One of the underlying issues as it relates to this bill is I think the way in which it was contemplated. I'm not making a process argument, but what I am making is an argument that suggests there's a very serious oversight.

And the oversight was the committee's rejection of the McHenry amendment. The McHenry amendment basically said, look, if you're going to have these grants and loans and there's going to be properties that are going to be purchased, there should be an open process, there should be a bidding process, and it should be something that everybody has access to. And I think the failure of the majority in this case was to dismiss that and put it aside.

I've heard cities tonight described as victims. The chairman a minute ago said he has great confidence, and I'm paraphrasing, but great confidence that cities are going to use the money judiciously and wisely. Well, my congressional district falls in the shadow of a city with a different reputation that doesn't have a judicious and wise reputation always.
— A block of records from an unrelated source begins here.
## src/rtl/ex_stage.sv

```systemverilog
// ex_stage: execute stage of the 5-stage core.
// Computes the ALU result, owns the N/C/V/Z flag register, resolves
// conditional branches against the current flags and drives the EX/MEM
// pipeline register. Zero bubbles from ID/EX pass through as no-ops.
module ex_stage (
    input  logic        clk,
    input  logic        rst_n,
    input  logic        stall,
    input  logic        hlt,
    input  logic        flush,
    input  logic [21:0] ex_pc,
    input  logic [31:0] s_data,
    input  logic [31:0] t_data,
    input  logic        use_imm,
    input  logic [16:0] imm,
    input  logic [2:0]  alu_opcode,
    input  logic        update_neg,
    input  logic        update_carry,
    input  logic        update_ov,
    input  logic        update_zero,
    input  logic [2:0]  branch_conditions,
    input  logic [4:0]  dst_reg,
    input  logic        use_dst_reg,
    input  logic        mem_we,
    input  logic        mem_re,
    input  logic        mem_alu_select,
    output logic        br_taken,
    output logic [21:0] br_target,
    output logic        flag_n,
    output logic        flag_c,
    output logic        flag_v,
    output logic        flag_z,
    output logic [31:0] mem_alu_result,
    output logic [31:0] mem_store_data,
    output logic [4:0]  mem_dst_reg,
    output logic        mem_use_dst_reg,
    output logic        mem_mem_we,
    output logic        mem_mem_re,
    output logic        mem_mem_alu_select
);

    localparam logic [2:0] OP_ADD = 3'b000;
    localparam logic [2:0] OP_SUB = 3'b001;
    localparam logic [2:0] OP_AND = 3'b010;
    localparam logic [2:0] OP_OR  = 3'b011;
    localparam logic [2:0] OP_XOR = 3'b100;
    localparam logic [2:0] OP_SLL = 3'b101;
    localparam logic [2:0] OP_SRL = 3'b110;

    logic [31:0] op_a, op_b, op_b_eff, alu_res;
    logic [32:0] sum;
    logic        res_c, res_v, cond_true, hold, is_arith;
    logic [4:0]  shamt;

    assign op_a      = s_data;
    assign op_b      = use_imm ? {{15{imm[16]}}, imm} : t_data;
    assign shamt     = op_b[4:0];
    // SUB reuses the adder as A + ~B + 1, so carry-out means "no borrow"
    assign op_b_eff  = (alu_opcode == OP_SUB) ? ~op_b : op_b;
    assign sum       = {1'b0, op_a} + {1'b0, op_b_eff} + {32'd0, (alu_opcode == OP_SUB)};
    assign is_arith  = (alu_opcode == OP_ADD) || (alu_opcode == OP_SUB);
    assign hold      = stall | hlt;

    // ALU result select
    always_comb begin
        alu_res = sum[31:0];
        case (alu_opcode)
            OP_ADD, OP_SUB: alu_res = sum[31:0];
            OP_AND:         alu_res = op_a & op_b;
            OP_OR:          alu_res = op_a | op_b;
            OP_XOR:         alu_res = op_a ^ op_b;
            OP_SLL:         alu_res = op_a << shamt;
            OP_SRL:         alu_res = op_a >> shamt;
            default:        alu_res = $unsigned($signed(op_a) >>> shamt);
        endcase
    end

    // Carry and signed overflow are only meaningful for the adder ops
    assign res_c = is_arith & sum[32];
    assign res_v = is_arith & (op_a[31] == op_b_eff[31]) & (sum[31] != op_a[31]);

    // Branch condition against the flags as they stand before this instruction
    always_comb begin
        cond_true = 1'b0;
        case (branch_conditions)
            3'b000: cond_true = 1'b0;
            3'b001: cond_true = flag_z;
            3'b010: cond_true = ~flag_z;
            3'b011: cond_true = flag_n ^ flag_v;
            3'b100: cond_true = ~(flag_n ^ flag_v);
            3'b101: cond_true = flag_c;
            3'b110: cond_true = 1'b1;
            default: cond_true = flag_n;
        endcase
    end

    assign br_taken  = cond_true & ~hold & ~flush;
    assign br_target = ex_pc + {{5{imm[16]}}, imm};

    // Flag register: written only by an advancing instruction, per enable
    always_ff @(posedge clk or negedge rst_n) begin
        if (!rst_n) begin
            flag_n <= 1'b0;
            flag_c <= 1'b0;
            flag_v <= 1'b0;
            flag_z <= 1'b0;
        end else if (!flush && !hold) begin
            if (update_neg)   flag_n <= alu_res[31];
            if (update_carry) flag_c <= res_c;
            if (update_ov)    flag_v <= res_v;
            if (update_zero)  flag_z <= (alu_res == 32'd0);
        end
    end

    // EX/MEM register: flush loads a bubble, stall/hlt hold, else advance
    always_ff @(posedge clk or negedge rst_n) begin
        if (!rst_n) begin
            mem_alu_result     <= 32'd0;
            mem_store_data     <= 32'd0;
            mem_dst_reg        <= 5'd0;
            mem_use_dst_reg    <= 1'b0;
            mem_mem_we         <= 1'b0;
            mem_mem_re         <= 1'b0;
            mem_mem_alu_select <= 1'b0;
        end else if (flush) begin
            mem_alu_result     <= 32'd0;
            mem_store_data     <= 32'd0;
            mem_dst_reg        <= 5'd0;
            mem_use_dst_reg    <= 1'b0;
            mem_mem_we         <= 1'b0;
            mem_mem_re         <= 1'b0;
            mem_mem_alu_select <= 1'b0;
        end else if (!hold) begin
            mem_alu_result     <= alu_res;
            mem_store_data     <= t_data;
            mem_dst_reg        <= dst_reg;
            mem_use_dst_reg    <= use_dst_reg;
            mem_mem_we         <= mem_we;
            mem_mem_re         <= mem_re;
            mem_mem_alu_select <= mem_alu_select;
        end
    end

endmodule

```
Let me read you just a couple of headlines within the past couple of weeks about some of the schemes that have happened from a corruption point of view about the very people that you're contemplating entrusting $15 billion to.

Here's one this month: ``Witness Details Pay-To-Play Schemes'' or ``Ex-Illinois Official Pleads Guilty to Lying'' or ``Corruption Firmly Entrenched in State'' or ``Illinois: Corruption on Parade'' or ``Top Aide to Illinois Governor Is Indicted in Kickback Inquiry.''

We have got deep troubles in northern Illinois, and what is conspicuously absent in this bill, and I've read it, I've looked at it all, within this bill there is no requirement of any kind of disclosure, no requirement of any kind of notice, no requirement of anything whatsoever. So, in other words, if you're a corrupt official working for an agency that has been entrusted with this $15 billion, there's absolutely nothing, nothing that prohibits you from selling this to a friend for whatever you want to sell it for. The bill is absolutely silent.

Now, is the majority trying to be complicit in a nefarious scheme? Of course not. But was it a gross oversight on the part of the majority in the committee to reject the McHenry amendment? I think so, and I think for that fundamental flaw alone, notwithstanding all the underlying policy questions, that fundamental flaw alone brings a great deal of skepticism to voters in my congressional district. And for that reason, I urge a ``no'' vote.


I thank the gentlelady for yielding.

And in response to the chairman's question, yeah, no question about it. There's a plan requirement on page 3, section 4 of the bill, but the plan requirement doesn't prohibit the type of conduct that I just described, a plan as it relates to goals for the sale to different groups, accessibility to different groups, but the plan is silent as it relates to this potentially corrupt practice.

I think it's a flaw and I don't think it's a flaw that can't be redeemed. It can be very easily corrected. It doesn't help the underlying policy objections to the bill.

But $15 billion put out there without any requirement whatsoever as it relates to a prohibition against self-dealing, a member of the housing development authority of a particular municipality calling up a cousin and saying, hey, come on by here, we just purchased this foreclosed property for $100,000, I'll sell it to you for $75,000, there's nothing in here. Notwithstanding the plan language, notwithstanding any other declaration of the majority, it is silent, and we can do much, much better.